◆ Work order:
Using the listing below, print exactly everything from the line with "flip-flops,0.3966" down to the line with "max in group", both included, and nothing more.
══ Extracted information ══
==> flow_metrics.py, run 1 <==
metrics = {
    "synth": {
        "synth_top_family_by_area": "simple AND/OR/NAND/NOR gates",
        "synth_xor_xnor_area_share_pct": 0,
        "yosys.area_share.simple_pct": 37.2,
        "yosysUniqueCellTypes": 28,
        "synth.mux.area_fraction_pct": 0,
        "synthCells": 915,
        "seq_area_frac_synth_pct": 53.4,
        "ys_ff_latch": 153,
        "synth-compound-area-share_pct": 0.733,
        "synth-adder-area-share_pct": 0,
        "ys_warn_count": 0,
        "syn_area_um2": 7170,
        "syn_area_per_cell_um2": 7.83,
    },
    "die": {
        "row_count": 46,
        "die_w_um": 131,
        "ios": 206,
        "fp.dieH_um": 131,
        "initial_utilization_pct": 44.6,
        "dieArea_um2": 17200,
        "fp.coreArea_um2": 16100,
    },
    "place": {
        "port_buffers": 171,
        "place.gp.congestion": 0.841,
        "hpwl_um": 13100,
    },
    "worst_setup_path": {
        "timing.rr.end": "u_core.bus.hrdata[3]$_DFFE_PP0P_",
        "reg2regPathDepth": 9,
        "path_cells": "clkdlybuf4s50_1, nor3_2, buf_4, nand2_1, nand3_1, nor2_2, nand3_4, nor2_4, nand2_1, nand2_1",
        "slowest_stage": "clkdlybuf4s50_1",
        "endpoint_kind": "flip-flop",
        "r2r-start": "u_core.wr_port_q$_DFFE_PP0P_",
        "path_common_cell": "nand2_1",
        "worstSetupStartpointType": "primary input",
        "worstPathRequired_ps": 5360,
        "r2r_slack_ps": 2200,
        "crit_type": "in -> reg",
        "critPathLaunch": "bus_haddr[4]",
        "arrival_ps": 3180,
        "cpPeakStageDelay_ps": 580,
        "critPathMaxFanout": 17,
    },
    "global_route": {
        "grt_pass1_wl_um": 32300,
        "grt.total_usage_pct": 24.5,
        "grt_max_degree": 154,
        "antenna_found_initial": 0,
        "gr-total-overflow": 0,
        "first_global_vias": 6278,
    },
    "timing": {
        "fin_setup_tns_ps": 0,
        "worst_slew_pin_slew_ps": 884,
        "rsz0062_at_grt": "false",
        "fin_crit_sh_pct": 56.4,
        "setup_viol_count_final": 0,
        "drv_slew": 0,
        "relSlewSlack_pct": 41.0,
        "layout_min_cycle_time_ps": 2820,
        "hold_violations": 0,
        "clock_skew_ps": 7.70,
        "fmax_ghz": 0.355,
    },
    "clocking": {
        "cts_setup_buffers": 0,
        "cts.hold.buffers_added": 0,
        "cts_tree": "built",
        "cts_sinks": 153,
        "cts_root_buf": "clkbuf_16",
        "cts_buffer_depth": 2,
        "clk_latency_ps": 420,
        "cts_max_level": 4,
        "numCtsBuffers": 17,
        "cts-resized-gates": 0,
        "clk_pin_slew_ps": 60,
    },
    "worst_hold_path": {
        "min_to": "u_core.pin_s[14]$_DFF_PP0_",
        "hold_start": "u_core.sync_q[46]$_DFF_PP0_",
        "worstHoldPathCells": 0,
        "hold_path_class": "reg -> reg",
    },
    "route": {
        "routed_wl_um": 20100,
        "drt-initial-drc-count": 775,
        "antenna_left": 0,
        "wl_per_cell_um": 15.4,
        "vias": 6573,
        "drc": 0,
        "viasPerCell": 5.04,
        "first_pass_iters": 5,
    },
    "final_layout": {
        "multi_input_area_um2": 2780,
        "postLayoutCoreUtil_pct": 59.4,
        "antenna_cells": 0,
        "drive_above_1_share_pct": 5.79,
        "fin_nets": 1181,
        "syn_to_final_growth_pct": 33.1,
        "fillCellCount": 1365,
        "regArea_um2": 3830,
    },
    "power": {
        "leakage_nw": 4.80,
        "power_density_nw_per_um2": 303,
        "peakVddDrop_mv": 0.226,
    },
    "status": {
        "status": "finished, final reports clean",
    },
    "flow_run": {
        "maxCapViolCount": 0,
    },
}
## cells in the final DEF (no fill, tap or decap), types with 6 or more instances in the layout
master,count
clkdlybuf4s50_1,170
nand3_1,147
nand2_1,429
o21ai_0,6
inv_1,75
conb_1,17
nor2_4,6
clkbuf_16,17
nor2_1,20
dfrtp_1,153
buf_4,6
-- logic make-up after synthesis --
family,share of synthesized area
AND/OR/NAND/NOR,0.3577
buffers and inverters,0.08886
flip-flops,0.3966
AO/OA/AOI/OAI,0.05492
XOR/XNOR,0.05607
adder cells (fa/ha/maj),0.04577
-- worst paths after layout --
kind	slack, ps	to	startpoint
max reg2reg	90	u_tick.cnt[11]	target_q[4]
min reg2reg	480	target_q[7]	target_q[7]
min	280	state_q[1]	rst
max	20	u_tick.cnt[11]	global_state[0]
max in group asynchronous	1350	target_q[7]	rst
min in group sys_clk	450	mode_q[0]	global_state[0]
## src/rtl/fp_addsub_seq.sv

```systemverilog
// Sequential IEEE-754 style adder/subtractor, bfloat16 by default.
// One operation in flight: ALIGN -> ADD -> NORM -> ROUND -> DONE.
// Round-to-nearest-even using guard/round/sticky bits below the fraction.
// The result register loads on the first DONE cycle, so out_valid rises five edges after acceptance.
module fp_addsub_seq #(
  parameter int EXP_W = 8,
  parameter int MAN_W = 7,
  localparam int W = 1 + EXP_W + MAN_W
) (
  input  logic         clock,
  input  logic         nreset,
  input  logic         in_valid,
  output logic         in_ready,
  input  logic [W-1:0] a,
  input  logic [W-1:0] b,
  input  logic         sub,
  output logic         out_valid,
  input  logic         out_ready,
  output logic [W-1:0] result,
  output logic         flag_nv,
  output logic         flag_of,
  output logic         flag_nx
);
  localparam int SW  = MAN_W + 4;          // {hidden, frac, G, R, S}
  localparam int EW  = EXP_W + 1;          // exponent with headroom for carry and round-up
  localparam int SHW = $clog2(SW + 1);
  localparam logic [EXP_W-1:0] EMAX = '1;
  localparam logic [W-1:0] QNAN = {1'b0, {EXP_W{1'b1}}, 1'b1, {(MAN_W-1){1'b0}}};

  typedef enum logic [2:0] {S_IDLE, S_ALIGN, S_ADD, S_NORM, S_ROUND, S_DONE} state_t;
  state_t r_state, w_next;

  logic [W-1:0]    r_a, r_b, r_rnd_res, r_result;
  logic            r_nan, r_snan, r_a_inf, r_b_inf;
  logic            r_sx, r_eff_sub, r_sign, r_out_valid;
  logic [EW-1:0]   r_ex, r_ne;
  logic [SW-1:0]   r_mx, r_my, r_nm;
  logic [SW:0]     r_sum;
  logic [2:0]      r_rnd_flags, r_flags;

  // operand classification, taken straight from the input ports
  logic w_a_nan, w_b_nan, w_a_snan, w_b_snan, w_a_inf, w_b_inf;
  assign w_a_nan  = (a[W-2:MAN_W] == EMAX) && (a[MAN_W-1:0] != '0);
  assign w_b_nan  = (b[W-2:MAN_W] == EMAX) && (b[MAN_W-1:0] != '0);
  assign w_a_snan = w_a_nan && !a[MAN_W-1];
  assign w_b_snan = w_b_nan && !b[MAN_W-1];
  assign w_a_inf  = (a[W-2:MAN_W] == EMAX) && (a[MAN_W-1:0] == '0);
  assign w_b_inf  = (b[W-2:MAN_W] == EMAX) && (b[MAN_W-1:0] == '0);

  // ALIGN: order by magnitude so the subtract path never goes negative
  logic [W-1:0]     w_x, w_y;
  logic [EXP_W-1:0] w_ex, w_ey, w_diff;
  logic [SW-1:0]    w_mx, w_my, w_my_sh;
  logic [SHW-1:0]   w_sh;
  logic             w_sticky;
  // pick larger operand, build significands and right-shift the smaller one
  always_comb begin
    if (r_a[W-2:0] >= r_b[W-2:0]) begin
      w_x = r_a; w_y = r_b;
    end else begin
      w_x = r_b; w_y = r_a;
    end
    w_ex   = (w_x[W-2:MAN_W] == '0) ? EXP_W'(1) : w_x[W-2:MAN_W];
    w_ey   = (w_y[W-2:MAN_W] == '0) ? EXP_W'(1) : w_y[W-2:MAN_W];
    w_mx   = {|w_x[W-2:MAN_W], w_x[MAN_W-1:0], 3'b000};
    w_my   = {|w_y[W-2:MAN_W], w_y[MAN_W-1:0], 3'b000};
    w_diff = w_ex - w_ey;
    if (32'(w_diff) > 32'(SW - 1)) w_sh = SHW'(SW - 1);
    else                           w_sh = SHW'(w_diff);
    w_my_sh  = w_my >> w_sh;
    w_sticky = |(w_my & ~({SW{1'b1}} << w_sh));
  end

  // ADD
  logic [SW:0] w_sum;
  assign w_sum = r_eff_sub ? ({1'b0, r_mx} - {1'b0, r_my}) : ({1'b0, r_mx} + {1'b0, r_my});

  // NORM: leading-zero count, left shift limited so the exponent stays >= 1
  logic [SHW-1:0] w_lzc, w_nsh;
  logic [EW-1:0]  w_lim;
  // find the highest set bit and clamp the shift at the subnormal boundary
  always_comb begin
    w_lzc = SHW'(SW);
    for (int i = 0; i < SW; i++)
      if (r_sum[i]) w_lzc = SHW'(SW - 1 - i);
    w_lim = r_ex - EW'(1);
    if (32'(w_lzc) > 32'(w_lim)) w_nsh = SHW'(w_lim);
    else                         w_nsh = w_lzc;
  end

  // ROUND: RNE, overflow to Inf, then special-operand overrides
  logic [MAN_W+1:0] w_mant;
  logic [EW-1:0]    w_ef;
  logic [MAN_W-1:0] w_frac;
  logic [W-1:0]     w_res;
  logic             w_inc, w_nv, w_of, w_nx;
  // build the rounded result and exception flags
  always_comb begin
    w_inc  = r_nm[2] & (r_nm[1] | r_nm[0] | r_nm[3]);
    w_mant = {1'b0, r_nm[SW-1:3]} + (MAN_W+2)'(w_inc);
    w_ef   = w_mant[MAN_W+1] ? r_ne + EW'(1) : (w_mant[MAN_W] ? r_ne : '0);
    w_frac = w_mant[MAN_W+1] ? w_mant[MAN_W:1] : w_mant[MAN_W-1:0];
    w_nx   = |r_nm[2:0];
    w_nv   = 1'b0;
    w_of   = 1'b0;
    w_res  = {r_sign, w_ef[EXP_W-1:0], w_frac};
    if (w_ef >= {1'b0, EMAX}) begin
      w_res = {r_sign, EMAX, {MAN_W{1'b0}}};
      w_of  = 1'b1;
      w_nx  = 1'b1;
    end
    if (r_nan) begin
      w_res = QNAN; w_nv = r_snan; w_of = 1'b0; w_nx = 1'b0;
    end else if (r_a_inf && r_b_inf && (r_a[W-1] != r_b[W-1])) begin
      w_res = QNAN; w_nv = 1'b1; w_of = 1'b0; w_nx = 1'b0;
    end else if (r_a_inf) begin
      w_res = r_a; w_of = 1'b0; w_nx = 1'b0;
    end else if (r_b_inf) begin
      w_res = r_b; w_of = 1'b0; w_nx = 1'b0;
    end
  end

  // state register
  always_ff @(posedge clock or negedge nreset) begin
    if (!nreset) r_state <= S_IDLE;
    else         r_state <= w_next;
  end

  // next-state: one step per cycle, DONE waits for the consumer
  always_comb begin
    w_next = r_state;
    case (r_state)
      S_IDLE:  if (in_valid) w_next = S_ALIGN;
      S_ALIGN: w_next = S_ADD;
      S_ADD:   w_next = S_NORM;
      S_NORM:  w_next = S_ROUND;
      S_ROUND: w_next = S_DONE;
      S_DONE:  if (r_out_valid && out_ready) w_next = S_IDLE;
      default: w_next = S_IDLE;
    endcase
  end

  assign in_ready  = (r_state == S_IDLE);
  assign out_valid = r_out_valid;
  assign result    = r_result;
  assign {flag_nv, flag_of, flag_nx} = r_flags;

  // datapath registers, each stage loads only in its own state
  always_ff @(posedge clock or negedge nreset) begin
    if (!nreset) begin
      r_a <= '0; r_b <= '0; r_nan <= 1'b0; r_snan <= 1'b0; r_a_inf <= 1'b0; r_b_inf <= 1'b0;
      r_sx <= 1'b0; r_eff_sub <= 1'b0; r_ex <= '0; r_mx <= '0; r_my <= '0;
      r_sum <= '0; r_sign <= 1'b0; r_nm <= '0; r_ne <= '0;
      r_rnd_res <= '0; r_rnd_flags <= '0;
      r_out_valid <= 1'b0; r_result <= '0; r_flags <= '0;
    end else begin
      case (r_state)
        S_IDLE: if (in_valid) begin
          r_a     <= a;
          r_b     <= {b[W-1] ^ sub, b[W-2:0]};
          r_nan   <= w_a_nan | w_b_nan;
          r_snan  <= w_a_snan | w_b_snan;
          r_a_inf <= w_a_inf;
          r_b_inf <= w_b_inf;
        end
        S_ALIGN: begin
          r_sx      <= w_x[W-1];
          r_eff_sub <= w_x[W-1] ^ w_y[W-1];
          r_ex      <= {1'b0, w_ex};
          r_mx      <= w_mx;
          r_my      <= {w_my_sh[SW-1:1], w_my_sh[0] | w_sticky};
        end
        S_ADD: begin
          r_sum  <= w_sum;
          // exact cancellation gives +0; like-signed zeros keep their sign
          r_sign <= (r_eff_sub && w_sum == '0) ? 1'b0 : r_sx;
        end
        S_NORM: begin
          if (r_sum[SW]) begin
            r_nm <= {r_sum[SW:2], r_sum[1] | r_sum[0]};
            r_ne <= r_ex + EW'(1);
          end else begin
            r_nm <= r_sum[SW-1:0] << w_nsh;
            r_ne <= r_ex - EW'(w_nsh);
          end
        end
        S_ROUND: begin
          r_rnd_res   <= w_res;
          r_rnd_flags <= {w_nv, w_of, w_nx};
        end
        S_DONE: begin
          if (!r_out_valid) begin
            r_out_valid <= 1'b1;
            r_result    <= r_rnd_res;
            r_flags     <= r_rnd_flags;
          end else if (out_ready) begin
            r_out_valid <= 1'b0;
          end
        end
        default: ;
      endcase
    end
  end
endmodule

```

## config.mk

```make
export PLATFORM = sky130hd
export DESIGN_NAME = fp_addsub_seq
export DESIGN_NICKNAME = d
export VERILOG_FILES = /design/src/rtl/fp_addsub_seq.sv
export SDC_FILE = /design/constraint.sdc
export NUM_CORES = 1
export LEC_CHECK = 0
export CAP_MARGIN = 20
export CORE_UTILIZATION = 53
export CTS_CLUSTER_SIZE = 40
export DETAILED_ROUTE_END_ITERATION = 8
export PLACE_DENSITY_LB_ADDON = 0.12
export SYNTH_ARGS = -nofsm -noshare
export SYNTH_HDL_FRONTEND = slang
export SYNTH_SLANG_ARGS = --single-unit
```

## constraint.sdc

```tcl
create_clock -name clock -period 6.1 [get_ports clock]
set_clock_uncertainty 0.15 [all_clocks]
set_input_delay 1.22 -clock clock [delete_from_list [all_inputs] [get_ports clock]]
set_output_delay 1.22 -clock clock [all_outputs]
set_load 0.05 [all_outputs]
```

==> out/metrics.yaml <==
synth_cells: 1166
dpl_cell_area_um2: 10500
grt_pass1_wl_um: 44900
synth-seq-area-share_pct: 36.1
regToRegSetupSlack_ns: 0.49
placementRows: 49
fmax_mhz: 178
cts_root_buf: "clkbuf_16"
synth_top_cell_by_area: "dfrtp_1"
vias_per_cell: 6.11
cp.arrival_ns: 5.76
min-delay-start: "r_rnd_flags[0]$_DFFE_PN0N_"
ant_nets: 0
dp.cells: 1418
ys_ff_latch: 140
clk_latency_ns: 0.43
whs_endpoint: "r_rnd_flags[0]$_DFFE_PN0N_"
cts_tree: "done"
cts_setup_buffers: 0
hold_path_depth: 2
rr_worst_depth: 23
synth_area_um2: 9710
yosys_warnings: 0
n_antenna_cell: 0
rsz0062_at_grt: "false"
max_cap_violations: 0
synthToLayoutAreaGrowth_pct: 14.2
critPathLaunchType: "flip-flop"
yosysUniqueCellTypes: 85
synth_area_leaders: "dfrtp_1 (36%), nand2_1 (7.5%), ha_1 (7.3%)"
start_util_pct: 54.1
cts_resized: 0
final-setup-viol-count: 0
layout-drive-gt1-share_pct: 9.09
cts_hold_buf: 0
fin_area_um2: 11100
cts_num_sinks: 140
cts_made_buffers: 17
final_cells: 1450
routabilityCongestion: 0.941
ios: 58
htree_levels: 4
grt_max_degree: 95
antenna_found_initial: 0
synth_edf_count: 0
period_minus_slack_ns: 5.61
syn_nets: 1263
hold_viol_final: 0
synth_top_area_share_pct: 36.1
die_width_um: 137
critPathKind: "flip-flop to flip-flop"
final.fill_count: 1622
timing.final.crit_share_pct: 92.0
die_y_um: 137
worst_slack_ns: 0.488
maxSlewViolCount: 0
grt.overflow.total: 0
yosys-top-cells-count: "nand2_1 (193), dfrtp_1 (140), o21ai_0 (106)"
dp_slack_ns: 0.385
async_flop_share_pct: 100
ys.flop_type: "dfrtp_1"
clk_pin_slew_ns: 0.07
syn_avg_cell_area_um2: 8.33
tns_ns: 0
multi_input_area_um2: 5740
core_um2: 18000
r2r-start: "r_b[4]$_DFFE_PN0P_"
drc: 0
dp_hpwl_um: 21600
wl_per_cell_um: 19.8
grt_usage_pct: 31.8
vias: 8858
drt_wl_total_um: 28700
slew-limit-headroom_pct: 30.0
clockBufferDepth: 2
holdCritPathClass: "flip-flop to flip-flop"
die-area_um2: 18900
drt_first_iter_violations: 729
tightest_slew_ns: 1.02
cp_max_fo: 18
drtPass1Iterations: 6
critPathCaptureType: "flip-flop"
nets: 1305
port_buffers: 57
rr_endpoint: "r_my[0]$_DFFE_PN0P_"
yosysMostFrequentCell: "nand2_1"
status: "complete, no violations"
seqCellArea_um2: 3500
grt_pass1_vias: 8296
worstPathRequired_ns: 6.25
-- cells in the final DEF, fill, tap and decap left out, drive strengths merged, types with 6 or more instances in the layout --
cell type      netlist  final
a221oi               9      9
clkdlybuf4s50        0     56
nand3               30     30
clkbuf              47     18
a31oi               15     15
xnor2               13     13
nor2b                6      6
o31ai               15     15
nand2b              12     12
mux2i               27     27
mux2                27     27
o211ai              10     10
nor3                35     35
a21oi               66     66
o21ai              107    107
o21bai               7      7
a22oi               14     14
inv                 62     68
and2                10     10
nor2                86     86
nand2              194    194
and3                 7      7
dfrtp              140    140
a211oi              15     15
nor4                19     19
buf                 13     27
xor2                18     18
nand4               12     12
ha                  57     57
-- final cells by class --
class / count / share of cell area [%]
Tap cell: 229 / 2.58
Clock buffer: 18 / 3.96
Sequential cell: 140 / 31.6
Multi-Input combinational cell: 904 / 51.7
Inverter: 62 / 2.10
Clock inverter: 14 / 1.15
Timing Repair Buffer: 83 / 6.91
-- worst max-delay path, cell delays in order, from the launching register on --
cell       delay (ns)
dfrtp_1          0.40
inv_1            0.09
ha_1             0.29
nand4_1          0.13
o21bai_1         0.12
a2111oi_2        0.41
nand2_1          0.31
buf_4            0.31
mux2i_1          0.13
nor3_1           0.19
buf_4            0.13
a211oi_1         0.06
ha_1             0.26
fa_1             0.50
nand2b_1         0.20
a21oi_1          0.16
xnor2_1          0.15
and3_2           0.37
and2_0           0.16
buf_4            0.18
a221oi_1         0.10
nor4_1           0.34
o2111a_1         0.24
o211ai_1         0.08
-- metrics by stage --
step / util (%) / hold slack, ns
finish: 61.7 / 0.326
global route: 61.7 / 0.369
CTS: 61.7 / 0.329
detailed placement: 58.6 / 0.313
global placement: 58.6 / 0.312
floorplan: - / 0.283
-- worst max-delay path by stage --
stage | start | to | slack (ns) | cells past startpoint
floorplan | r_a[4]$_DFFE_PN0P_ | r_my[1]$_DFFE_PN0P_ | 0.51 | 24
global placement | r_b[4]$_DFFE_PN0P_ | r_my[1]$_DFFE_PN0P_ | 0.59 | 22
detailed placement | r_b[4]$_DFFE_PN0P_ | r_my[0]$_DFFE_PN0P_ | 0.38 | 23
CTS | r_a[7]$_DFFE_PN0P_ | r_my[0]$_DFFE_PN0P_ | 0.37 | 22
global route | r_b[4]$_DFFE_PN0P_ | r_my[0]$_DFFE_PN0P_ | 0.06 | 23
finish | r_b[4]$_DFFE_PN0P_ | r_my[0]$_DFFE_PN0P_ | 0.49 | 23
-- sequential cells by signal, summed over array words and instances, names as in the netlist --
register / cells
r_state: 3
r_sign: 1
r_b_inf: 1
r_rnd_flags: 3
r_flags: 3
out_valid: 1
r_a: 16
r_sum: 12
r_b: 16
r_nan: 1
r_my: 11
result: 16
r_rnd_res: 16
r_sx: 1
r_ne: 9
r_eff_sub: 1
r_mx: 8
r_nm: 11
r_ex: 8
r_a_inf: 1
r_snan: 1
-- logic make-up after synthesis --
family,count (synthesis),synth area share [%]
buf+inv,122,4.95
compound gates,317,20.9
xor+xnor,31,2.80
simple gates,441,21.1
fa+ha+maj,60,7.96
flops,140,36.1
mux,55,6.18
-- per-layer routing --
metal / global-route usage (%) / wire length [um] / vias to the layer above
met4: 11.6 / 899 / 0
met2: 49.9 / 13200 / 311
met1: 44.0 / 13100 / 4215
li1: - / - / 4278
met5: 0 / 0 / -
met3: 5.15 / 1490 / 54
Power is left out: the tool's default activity adds up to more than one toggle a clock period on the data nets, which glitch-free logic cannot reach.
==> RTL change (same flow settings) <==
Reset style: synchronous (`nreset`), changed in 2 clocked blocks.
--- a/src/rtl/fp_addsub_seq.sv
+++ b/src/rtl/fp_addsub_seq.sv
@@ -121,7 +121,7 @@
   end
 
   // state register
-  always_ff @(posedge clock or negedge nreset) begin
+  always_ff @(posedge clock) begin
     if (!nreset) r_state <= S_IDLE;
     else         r_state <= w_next;
   end
@@ -146,7 +146,7 @@
   assign {flag_nv, flag_of, flag_nx} = r_flags;
 
   // datapath registers, each stage loads only in its own state
-  always_ff @(posedge clock or negedge nreset) begin
+  always_ff @(posedge clock) begin
     if (!nreset) begin
       r_a <= '0; r_b <= '0; r_nan <= 1'b0; r_snan <= 1'b0; r_a_inf <= 1'b0; r_b_inf <= 1'b0;
       r_sx <= 1'b0; r_eff_sub <= 1'b0; r_ex <= '0; r_mx <= '0; r_my <= '0;
Behaviour: differs if nreset is asserted again (counterexample within 4 cycles, from zero or initial values and one cycle with nreset low); with nreset held inactive, the same outputs for 4 cycles.
==> RTL change against the original RTL <==
- final area is 2.1% lower
- sequential share of layout area decreased by 5.8 points
- routed wire length decreased by 2.0%
- sequential cell count did not move
- synthesized cell count grew 8.2%
- worst setup slack worse by 0.11 ns
- area after synthesis decreased by 2.3%
- global-route usage fell by 0.34 points
- critical endpoint is now r_my[0]
==> RTL change: results (changes against the original RTL) <==
Clk pin slew, worst setup/hold paths = 0.07 ns (about the same)
peak supply drop = 229 uV
largest net degree at the start of global routing = 58 (-39%)
top cells by count, synth = nand2_1 (204), dfxtp_1 (140), a21oi_1 (130)
Arr. time, crit path = 5.86 ns (+0.10 ns)
DP HPWL = 20800 um (-3.7%)
gr usage total = 0.314 (-0.00339)
# setup viols final = 0 (unchanged)
Final nets = 1385 (+6.1%)
setup bufs post-CTS = 0 (unchanged)
library cells used by synthesis = 90 (+5.9%)
final WL = 28100 um (-2.0%)
synth warn = 0 (unchanged)
Fillers = 1587 (-2.2%)
ys async rst share = 0 (-1.00)
gpl congestion = 0.948 (+0.70%)
Clock Latency Late Sink = 0.44 ns
Area contributors post-synth = dfxtp_1 (30%), nand2_1 (8.1%), ha_1 (7.5%), a21oi_1 (6.9%), mux2i_1 (4.3%)
H-tree Lvls = 4 (unchanged)
Net Sw Power = 1.75 mW
Worst-Margin Slew = 0.976 ns (-0.0473 ns)
1st-pass router iterations = 5 (-1)
Root Driver = clkbuf_16
Max clock buf depth = 2 (unchanged)
Main synth FF type = dfxtp_1
CTS Buf Count = 17 (unchanged)
PortBufs = 57 (unchanged)
share of layout cells above drive strength 1 = 0.0723 (-0.0187)
wire length of the first global-routing pass = 45200 um (+0.58%)
via count = 9298 (+5.0%)
outcome = completed
initial antenna violation count = 0 (unchanged)
Iter 0 DRT Violations = 866 (+19%)
sequential share of the synthesized area = 0.295 (-0.0653)
vias in the first global route = 8566 (+3.3%)
leak pwr = 4.06 nW
Tightest Hold Check Type = register to register
number of antenna diodes = 0 (unchanged)
worst-path fanout max = 11 (-7)
RTL change: cell types whose count changed in the layout (fill, tap and decap cells not counted), moves of 11 or more:
cell | before | now
mux2i_1 | 26 | 41
dfrtp_1 | 140 | 0
a21oi_1 | 66 | 129
nand2_1 | 193 | 204
o21ai_0 | 106 | 62
nor3_1 | 35 | 46
mux2_2 | 27 | 2
nor2_1 | 86 | 108
dfxtp_1 | 0 | 140
RTL change: final cells by class:
class / count / area share
timing repair buffer: 81 / 0.0710
clock inverter: 15 / 0.0158
sequential: 140 / 0.258
clock buffer: 17 / 0.0392
inverter: 62 / 0.0215
tap: 225 / 0.0259
multi-input combinational: 986 / 0.568
RTL change: kinds of logic after synthesis:
family / Yosys count / share of synthesized area
simple gates: 488 / 0.238
compound gates: 356 / 0.242
flops: 140 / 0.295
buf+inv: 136 / 0.0566
fa+ha+maj: 60 / 0.0815
mux: 47 / 0.0525
xor+xnor: 35 / 0.0339
RTL change: timing repair:
item / in CTS / in global routing
hold buffers: 0 / 0
setup endpoints to repair: 0 / 6
gates resized for setup: 0 / 5
RTL change: path summary, 6_finish.rpt:
kind                                  from    endpoint  depth (start not counted)  slack, ns
worst min-delay path            result[12]  result[12]                          2       0.30
worst min register to register  result[12]  result[12]                          2       0.30
worst max register to register      r_b[2]     r_my[0]                         22       0.38
worst max-delay path                r_b[2]     r_my[0]                         22       0.38
RTL change: worst max-delay path, stage by stage, from the launching register on:
cell      delay [ns]
dfxtp_1         0.40
inv_1           0.12
ha_1            0.30
o211ai_1        0.19
a21oi_1         0.07
o41ai_2         0.33
a21o_1          0.26
nand2_1         0.24
a21oi_2         0.25
inv_2           0.06
nor4_2          0.33
a211oi_1        0.12
ha_1            0.25
fa_1            0.45
nand2b_1        0.17
a21oi_1         0.19
o211a_1         0.22
o221a_2         0.26
nand3_2         0.11
a211oi_1        0.40
o31ai_1         0.16
o41ai_1         0.39
a31oi_1         0.13
RTL change: power groups by stage:
stage	Clock [mW]	Combinational (mW)	Sequential [mW]
after global placement	0	1.82	1.12
after floorplan	0	1.45	1.06
after global routing	1.11	2.08	1.12
final	1.06	1.88	1.11
after detailed placement	0	1.82	1.12
after CTS	1.07	1.84	1.10
RTL change: routing by layer:
layer	track usage	vias up	routed length, um
met2	0.490	325	12700
li1	-	4584	-
met5	0	-	0
met1	0.421	4333	12800
met4	0.117	0	756
met3	0.0700	56	1820
RTL change: per-stage QoR:
stage          area [um2]   util  setup slack, ns  cells  hold slack [ns]
3_5_place_dp        10200  0.586            0.354   1492            0.296
2_1_floorplan        9490      -            0.882   1262            0.279
3_3_place_gp        10200  0.586            0.555   1492            0.296
4_1_cts             10800  0.621            0.341   1524            0.306
6_report            10900  0.623            0.383   1526            0.304
5_1_grt             10900  0.623        -0.000485   1526            0.322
═══
◆ Exercise result:
flip-flops,0.3966
AO/OA/AOI/OAI,0.05492
XOR/XNOR,0.05607
adder cells (fa/ha/maj),0.04577
-- worst paths after layout --
kind	slack, ps	to	startpoint
max reg2reg	90	u_tick.cnt[11]	target_q[4]
min reg2reg	480	target_q[7]	target_q[7]
min	280	state_q[1]	rst
max	20	u_tick.cnt[11]	global_state[0]
max in group asynchronous	1350	target_q[7]	rst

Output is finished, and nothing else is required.